Unicode 13.0.0 update for Uucd, Uucp, Uunf and Uuseg

Hello,

Unicode 13.0.0 was released on the 10th of march.

It adds 5390 characters to the standard including graphic symbols for legacy computing. If you were looking for characters representing seven-segment decimal digits, now you have them. For the curious, the encoding proposal has the motivation and source of these new symbols. For more information about all the other additions, see this page.

Accordingly the libraries mentioned at the end of this message had to be updated, consult the individual release notes for details. Both Uucd and Uucp are incompatible releases sinces new script and block enumerants had to be added.

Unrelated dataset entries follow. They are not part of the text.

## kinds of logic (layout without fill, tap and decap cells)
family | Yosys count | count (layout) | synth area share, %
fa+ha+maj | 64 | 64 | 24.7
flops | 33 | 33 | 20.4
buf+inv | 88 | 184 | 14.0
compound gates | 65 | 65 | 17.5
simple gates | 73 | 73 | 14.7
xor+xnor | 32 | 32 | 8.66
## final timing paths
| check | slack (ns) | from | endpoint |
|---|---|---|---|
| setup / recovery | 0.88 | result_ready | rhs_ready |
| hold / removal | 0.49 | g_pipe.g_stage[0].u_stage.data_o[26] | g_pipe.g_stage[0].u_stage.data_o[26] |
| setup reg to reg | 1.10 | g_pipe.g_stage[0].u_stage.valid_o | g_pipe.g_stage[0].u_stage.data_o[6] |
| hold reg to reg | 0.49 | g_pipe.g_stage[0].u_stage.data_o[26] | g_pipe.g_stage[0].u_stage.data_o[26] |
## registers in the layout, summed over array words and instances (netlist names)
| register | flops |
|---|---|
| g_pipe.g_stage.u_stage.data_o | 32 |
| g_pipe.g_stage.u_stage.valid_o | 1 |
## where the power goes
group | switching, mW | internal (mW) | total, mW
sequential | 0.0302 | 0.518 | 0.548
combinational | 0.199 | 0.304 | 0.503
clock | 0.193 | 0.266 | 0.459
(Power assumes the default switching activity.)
==> src/rtl/i2c_arb_pkg.sv <==
// Shared definitions for the I2C front-end arbiter: field widths, FSM state
// codes, length limits and the watchdog response pattern.
package i2c_arb_pkg;

  localparam int DEV_W  = 7;
  localparam int REG_W  = 8;
  localparam int DATA_W = 32;
  localparam int LEN_W  = 3;

  localparam int MAX_LEN = 4;

  localparam logic [DATA_W-1:0] TIMEOUT_DATA = 32'hFFFF_FFFF;

  typedef logic [2:0] arb_state_t;

  localparam arb_state_t ST_IDLE       = 3'd0;
  localparam arb_state_t ST_ISSUE      = 3'd1;
  localparam arb_state_t ST_WAIT_START = 3'd2;
  localparam arb_state_t ST_WAIT_DONE  = 3'd3;
  localparam arb_state_t ST_RESPOND    = 3'd4;

  // A byte count the front-end can execute; anything else is faulted locally.
  function automatic logic len_legal(input logic [LEN_W-1:0] len);
    return (len != '0) && (int'(len) <= MAX_LEN);
  endfunction

endpackage

==> src/rtl/i2c_arbiter_if.sv <==
// Command/status lines between the arbiter (master) and the I2C front-end
// (slave).
interface i2c_arbiter_if;
  import i2c_arb_pkg::*;

  logic [DEV_W-1:0]  dev_addr;
  logic [REG_W-1:0]  reg_num;
  logic [DATA_W-1:0] tx_data;
  logic [LEN_W-1:0]  read_len;
  logic              read_len_wstrobe;
  logic [LEN_W-1:0]  write_len;
  logic              write_len_wstrobe;
  logic [1:0]        status;   // bit0 = idle, bit1 = fault of last transaction
  logic [DATA_W-1:0] rx_data;

  modport master (
    output dev_addr, reg_num, tx_data,
    output read_len, read_len_wstrobe, write_len, write_len_wstrobe,
    input  status, rx_data
  );

  modport slave (
    input  dev_addr, reg_num, tx_data,
    input  read_len, read_len_wstrobe, write_len, write_len_wstrobe,
    output status, rx_data
  );

endinterface

==> src/rtl/rr_arbiter.sv <==
// Combinational round-robin picker: first set request at or above ptr,
// wrapping, as a one-hot grant plus its index.
module rr_arbiter #(
  parameter int NREQ = 4,
  parameter int IW   = $clog2(NREQ)
) (
  input  logic [NREQ-1:0] req,
  input  logic [IW-1:0]   ptr,
  output logic [NREQ-1:0] grant,
  output logic [IW-1:0]   grant_idx,
  output logic            any
);

  int          pos;
  logic [IW-1:0] idx;

  always_comb begin
    // NOTE: every output gets a default before the search loop so no path
    // leaves a value unassigned, which would otherwise infer a latch.
    grant     = '0;
    grant_idx = '0;
    any       = 1'b0;
    pos       = 0;
    idx       = '0;
    for (int k = 0; k < NREQ; k++) begin
      pos = int'(ptr) + k;
      if (pos >= NREQ) pos = pos - NREQ;
      idx = IW'(pos);
      if (!any && req[idx]) begin
        any        = 1'b1;
        grant[idx] = 1'b1;
        grant_idx  = idx;
      end
    end
  end

endmodule
--- config.mk ---
export PLATFORM = sky130hd
export DESIGN_NAME = pipe_skid_reg_flat
export DESIGN_NICKNAME = d
export VERILOG_FILES = /design/src/rtl/pipe_skid_reg_if.sv /design/src/rtl/pipe_skid_reg.sv /design/src/flat_wrapper.sv
export SDC_FILE = /design/constraint.sdc
export NUM_CORES = 1
export LEC_CHECK = 0
export BUFFER_PORTS_ARGS = -buffer_cell sky130_fd_sc_hd__buf_4
export CORE_MARGIN = 1
export CORE_UTILIZATION = 51
export DETAILED_ROUTE_END_ITERATION = 6
export MAX_ROUTING_LAYER = met4
export PLACE_DENSITY = 0.76
export REMOVE_ABC_BUFFERS = 1
export SLEW_MARGIN = 20
export SYNTH_ARGS = -nofsm -noshare
export SYNTH_HDL_FRONTEND = slang
export SYNTH_SLANG_ARGS = --single-unit
--- constraint.sdc ---
create_clock -name clk -period 2.1 [get_ports clk]
set_clock_uncertainty 0.2 [all_clocks]
set_input_delay 0.21 -clock clk [delete_from_list [all_inputs] [get_ports clk]]
set_output_delay 0.21 -clock clk [all_outputs]
set_load 0.02 [all_outputs]
--- src/rtl/pipe_skid_reg_if.sv ---
// Valid/ready handshake bundle for one elastic pipeline stage, including the flush strobe.
// master = upstream/downstream environment side, slave = the stage register itself.
`timescale 1ns/1ps
interface pipe_skid_reg_if #(
    parameter int WIDTH = 32
);
    logic             flush;
    logic             in_valid;
    logic             in_ready;
    logic [WIDTH-1:0] in_data;
    logic             out_valid;
    logic             out_ready;
    logic [WIDTH-1:0] out_data;

    modport master (
        output flush, in_valid, in_data, out_ready,
        input  in_ready, out_valid, out_data
    );

    modport slave (
        input  flush, in_valid, in_data, out_ready,
        output in_ready, out_valid, out_data
    );
endinterface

Uucp has a new Emoji module with the new emoji properties introduced in 13.0.0 which are now used by Uuseg to improve emoji segmentation. The overall compiled size of Uucp shrinked a bit; here uucp.cmxs went from 7.8Mo to 4.6Mo. Further reduction can likely be achieved with more work. Thanks to David Kaloper Meršinjak for helping on this.

A periodic reminder, if Unicode still puzzles you, read an absolute minimal Unicode introduction and OCaml Unicode tips on this page (also available via odig doc uucp).

Happy retro computing,

Daniel

P.S. The OCaml compiler detected an obsolete rule in the 13.0.0 update of the Unicode line breaking algorithm.

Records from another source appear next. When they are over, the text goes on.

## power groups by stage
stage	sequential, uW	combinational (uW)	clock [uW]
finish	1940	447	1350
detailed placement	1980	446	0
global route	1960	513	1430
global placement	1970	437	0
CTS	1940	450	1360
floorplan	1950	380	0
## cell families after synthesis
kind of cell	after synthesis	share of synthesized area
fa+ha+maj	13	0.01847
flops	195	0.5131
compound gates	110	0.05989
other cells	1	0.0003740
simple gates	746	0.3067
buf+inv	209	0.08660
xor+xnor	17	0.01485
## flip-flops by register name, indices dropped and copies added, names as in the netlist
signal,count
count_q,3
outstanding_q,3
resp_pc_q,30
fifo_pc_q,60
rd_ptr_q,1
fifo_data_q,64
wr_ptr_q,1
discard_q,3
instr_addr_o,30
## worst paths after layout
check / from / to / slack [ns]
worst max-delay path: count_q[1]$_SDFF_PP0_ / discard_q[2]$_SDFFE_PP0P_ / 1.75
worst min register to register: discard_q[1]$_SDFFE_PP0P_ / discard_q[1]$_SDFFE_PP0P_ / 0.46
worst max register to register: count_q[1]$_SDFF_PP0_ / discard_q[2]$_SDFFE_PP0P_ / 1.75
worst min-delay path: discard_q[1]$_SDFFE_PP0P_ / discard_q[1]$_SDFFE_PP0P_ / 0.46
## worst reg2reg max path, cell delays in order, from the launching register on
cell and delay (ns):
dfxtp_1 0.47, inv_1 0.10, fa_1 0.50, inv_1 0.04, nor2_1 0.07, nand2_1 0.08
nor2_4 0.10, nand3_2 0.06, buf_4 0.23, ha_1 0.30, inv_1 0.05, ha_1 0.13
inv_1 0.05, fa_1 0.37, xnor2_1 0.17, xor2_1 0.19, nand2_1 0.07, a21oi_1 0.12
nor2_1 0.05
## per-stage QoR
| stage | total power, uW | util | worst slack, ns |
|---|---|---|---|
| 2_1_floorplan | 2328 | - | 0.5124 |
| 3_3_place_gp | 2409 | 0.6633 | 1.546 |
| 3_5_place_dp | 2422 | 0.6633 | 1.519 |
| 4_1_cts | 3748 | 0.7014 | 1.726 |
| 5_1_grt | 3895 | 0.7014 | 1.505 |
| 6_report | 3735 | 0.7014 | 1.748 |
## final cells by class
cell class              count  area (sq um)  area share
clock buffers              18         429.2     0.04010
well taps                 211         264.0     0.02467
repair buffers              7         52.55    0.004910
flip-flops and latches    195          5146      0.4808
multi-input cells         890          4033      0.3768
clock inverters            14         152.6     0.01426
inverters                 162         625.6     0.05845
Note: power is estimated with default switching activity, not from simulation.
## config.mk

```make
export PLATFORM = sky130hd
export DESIGN_NAME = serial_subtractor
export DESIGN_NICKNAME = d
export VERILOG_FILES = /design/src/rtl/serial_subtractor_pkg.sv /design/src/rtl/serial_subtractor_subtractor1bit.sv /design/src/rtl/serial_subtractor.sv
export SDC_FILE = /design/constraint.sdc
export NUM_CORES = 1
export LEC_CHECK = 0
export CAP_MARGIN = 15
export CORE_MARGIN = 8
export CORE_UTILIZATION = 53
export CTS_BUF_LIST = sky130_fd_sc_hd__clkbuf_8
export DETAILED_ROUTE_END_ITERATION = 10
export PLACE_DENSITY = 0.85
export SYNTH_ARGS = -nofsm -noshare
export SYNTH_HDL_FRONTEND = slang
export SYNTH_HIERARCHICAL = 1
export SYNTH_SLANG_ARGS = --single-unit
export TNS_END_PERCENT = 10
```

## constraint.sdc

```tcl
create_clock -name clk -period 1.75 [get_ports clk]
set_clock_uncertainty 0.15 [all_clocks]
set_input_delay 0.2625 -clock clk [delete_from_list [all_inputs] [get_ports clk]]
set_output_delay 0.2625 -clock clk [all_outputs]
set_load 0.005 [all_outputs]
```

## src/rtl/serial_subtractor_pkg.sv

```systemverilog
// Shared definitions for the bit-serial subtractor: FSM state encoding and
// the signed-overflow flag helper.
package serial_subtractor_pkg;

    typedef enum logic [1:0] {
        ST_IDLE = 2'd0,
        ST_RUN  = 2'd1,
        ST_DONE = 2'd2
    } state_t;

    // Overflow occurs only when the operand signs differ and the result sign
    // disagrees with the minuend sign.
    function automatic logic ovf_flag(input logic a_msb, input logic b_msb, input logic d_msb);
        return (a_msb ^ b_msb) & (d_msb ^ a_msb);
    endfunction

endpackage

```

## src/rtl/serial_subtractor_subtractor1bit.sv

```systemverilog
// Combinational one-bit full-subtractor cell: diff = in1 - in2 - bin.
module subtractor1bit (
    output logic diff,
    output logic bout,
    input  logic in1,
    input  logic in2,
    input  logic bin
);

    assign diff = in1 ^ in2 ^ bin;
    assign bout = (~in1 & in2) | (~in1 & bin) | (in2 & bin);

endmodule

```

## src/rtl/serial_subtractor.sv

```systemverilog
// Bit-serial WIDTH-bit subtractor: one full-subtractor cell processes the
// operands LSB first, one bit per clock, behind valid/ready handshakes.
module serial_subtractor
    import serial_subtractor_pkg::*;
#(
    parameter int WIDTH = 8
) (
    input  logic             clk,
    input  logic             rst,
    input  logic             in_valid,
    output logic             in_ready,
    input  logic [WIDTH-1:0] in_a,
    input  logic [WIDTH-1:0] in_b,
    input  logic             in_bin,
    output logic             out_valid,
    input  logic             out_ready,
    output logic [WIDTH-1:0] out_diff,
    output logic             out_bout,
    output logic             out_zero,
    output logic             out_ovf
);

    localparam int CW = $clog2(WIDTH + 1);

    state_t           r_state;
    state_t           w_next;
    logic [WIDTH-1:0] r_a_sr;
    logic [WIDTH-1:0] r_b_sr;
    logic [WIDTH-1:0] r_res;
    logic             r_borrow;
    logic             r_a_msb;
    logic             r_b_msb;
    logic [CW-1:0]    r_cnt;
    logic [WIDTH-1:0] r_diff;
    logic             r_bout;
    logic             r_zero;
    logic             r_ovf;

    logic             w_diff_bit;
    logic             w_bout;
    logic             w_last;
    logic [WIDTH-1:0] w_res_next;

    subtractor1bit u_cell (
        .diff (w_diff_bit),
        .bout (w_bout),
        .in1  (r_a_sr[0]),
        .in2  (r_b_sr[0]),
        .bin  (r_borrow)
    );

    assign w_last    = (r_state == ST_RUN) && (r_cnt == CW'(WIDTH - 1));
    assign out_valid = (r_state == ST_DONE);
    assign out_diff  = r_diff;
    assign out_bout  = r_bout;
    assign out_zero  = r_zero;
    assign out_ovf   = r_ovf;

    // Result register after this cycle's bit enters from the MSB end.
    always_comb begin
        w_res_next            = r_res >> 1;
        w_res_next[WIDTH-1]   = w_diff_bit;
    end

    // Next-state logic and input-side ready.
    always_comb begin
        w_next   = r_state;
        in_ready = 1'b0;
        case (r_state)
            ST_IDLE: begin
                in_ready = ~rst;
                if (in_valid && !rst) begin
                    w_next = ST_RUN;
                end else begin
                    w_next = ST_IDLE;
                end
            end
            ST_RUN: begin
                if (w_last) begin
                    w_next = ST_DONE;
                end else begin
                    w_next = ST_RUN;
                end
            end
            ST_DONE: begin
                if (out_ready) begin
                    w_next = ST_IDLE;
                end else begin
                    w_next = ST_DONE;
                end
            end
            default: begin
                w_next = ST_IDLE;
            end
        endcase
    end

    // State register.
    always_ff @(posedge clk) begin
        if (rst) begin
            r_state <= ST_IDLE;
        end else begin
            r_state <= w_next;
        end
    end

    // Datapath: operand load, serial shift, and result/flag capture on DONE entry.
    always_ff @(posedge clk) begin
        if (rst) begin
            r_a_sr   <= '0;
            r_b_sr   <= '0;
            r_res    <= '0;
            r_borrow <= 1'b0;
            r_a_msb  <= 1'b0;
            r_b_msb  <= 1'b0;
            r_cnt    <= '0;
            r_diff   <= '0;
            r_bout   <= 1'b0;
            r_zero   <= 1'b0;
            r_ovf    <= 1'b0;
        end else begin
            case (r_state)
                ST_IDLE: begin
                    if (in_valid) begin
                        r_a_sr   <= in_a;
                        r_b_sr   <= in_b;
                        r_res    <= '0;
                        r_borrow <= in_bin;
                        r_a_msb  <= in_a[WIDTH-1];
                        r_b_msb  <= in_b[WIDTH-1];
                        r_cnt    <= '0;
                    end
                end
                ST_RUN: begin
                    r_res    <= w_res_next;
                    r_borrow <= w_bout;
                    r_a_sr   <= r_a_sr >> 1;
                    r_b_sr   <= r_b_sr >> 1;
                    r_cnt    <= r_cnt + CW'(1);
                    if (w_last) begin
                        r_diff <= w_res_next;
                        r_bout <= w_bout;
                        r_zero <= (w_res_next == '0);
                        r_ovf  <= ovf_flag(r_a_msb, r_b_msb, w_diff_bit);
                    end
                end
                default: begin
                end
            endcase
        end
    end

endmodule

```

==> flow_metrics.py <==
metrics = {
    "outcome": {
        "outcome": "complete, no violations",
    },
    "critical_path": {
        "r2r_cells": 6,
        "rr_endpoint": "out_zero$_SDFFE_PP0P_",
        "crit_arrival_ps": 1740,
        "rr_startpoint": "r_a_sr[0]$_SDFFE_PP0P_",
        "path_max_fanout": 5,
        "crit_path_start_kind": "flip-flop",
        "path_class": "flip-flop to flip-flop",
        "startpoint": "r_a_sr[0]$_SDFFE_PP0P_",
        "r2r_setup_slack_ps": 80,
        "required_ps": 1820,
        "worstSetupEndpointType": "flip-flop",
    },
    "synth": {
        "syn_area_mm2": 0.00185,
        "avgSynthCellArea_um2": 9.07,
        "yosys.cell_types.count": 38,
        "synth_nets": 227,
        "synthFlopType": "dfxtp_1",
        "synth-edff-count": 0,
        "async_reset_ff_frac": 0,
        "ys_seq_area_frac": 0.465,
        "synthCells": 204,
        "ys_seq_elements": 43,
        "yosys_warnings": 6,
    },
    "final_layout": {
        "most-common-layout-cells": "41 x dfxtp_1, 30 x clkdlybuf4s50_1, 25 x nor2_1",
        "drive_above_1_share": 0.124,
        "n_antenna_cell": 0,
        "post-route-util": 0.713,
        "area_growth_pct": 28.6,
        "final_common_cell": "dfxtp_1",
        "nets": 264,
        "instances_no_fill": 288,
    },
    "clock_network": {
        "cts_buffer_depth": 2,
        "cts_buffers": 5,
        "post-cts-setup-buffers": 0,
        "clk_pin_slew_worst_paths_ps": 80,
        "clock_latency_ps": 290,
        "postCtsHoldBufs": 0,
        "h-tree-depth": 2,
        "cts_tree": "built",
        "clock-root-buffer": "clkbuf_8",
        "clock-sinks": 43,
    },
    "route": {
        "drt_iter0_markers": 193,
        "drt-wirelength-per-cell_um": 15.4,
        "drt_pre_antenna_iters": 4,
        "via_count": 1612,
        "ant_nets": 0,
        "vias_per_cell": 5.60,
        "drc": 0,
        "drt_wl_total_um": 4430,
    },
    "placed_design": {
        "dpl.cell_count": 280,
        "place_congestion": 0.848,
        "dp_hpwl_um": 3020,
        "port-buffer-count": 33,
    },
    "floorplanning": {
        "die_w_um": 75.1,
        "num_rows": 21,
        "coreArea_mm2": 0.00334,
        "start_util": 0.555,
        "ios": 34,
        "die_area_mm2": 0.00564,
        "die_h_um": 75.1,
    },
    "pwr": {
        "leakagePower_nw": 0.894,
        "ir_worst_vdd_mv": 0.576,
        "power.total_mw": 2.12,
        "power-per-cell-area_mw_per_mm2": 890,
    },
    "global_routing": {
        "antenna_found_initial": 0,
        "grt_max_degree": 54,
        "grt-ovfl-total": 0,
        "track_usage": 0.167,
        "first_global_vias": 1497,
        "grt_pass1_wl_um": 7200,
    },
    "timing": {
        "finalCriticalPeriod_ps": 1670,
        "rsz0062_at_grt": "true",
        "final-hold-violation-count": 0,
        "period_share": 0.955,
        "drv_slew": 0,
        "holdWs_ps": 310,
        "tightest_slew_ps": 452,
        "setup_viol": 0,
        "clock.fmax_mhz": 598,
        "relSlewSlack": 0.699,
    },
    "hold_path": {
        "hold_start": "r_b_sr[7]$_SDFFE_PP0P_",
        "worst_hold_path.endpoint": "r_b_sr[7]$_SDFFE_PP0P_",
        "hold_depth": 2,
        "hp-class": "flip-flop to flip-flop",
    },
    "run": {
        "max-cap-violations": 0,
    },
}
worst max-delay path, cell delays in order, from the launching register on:
cell and delay, ps:
dfxtp_1 340, inv_1 70, fa_1 550, inv_2 70, nor4_2 150, nand4_1 140, o22ai_1 140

Uucd 13.0.0 Unicode character database decoder for OCaml.

http://erratique.ch/software/uucd

Uucp 13.0.0 Unicode character properties for OCaml.

http://erratique.ch/software/uucp

Uunf 13.0.0 Unicode text normalization for OCaml.

http://erratique.ch/software/uunf

Uuseg 13.0.0 Unicode text segmentation for OCaml.

http://erratique.ch/software/uuseg

13 Likes

Thank you very much for all of your work in this area; and for passing along the fun outcome re: the line breaking spec!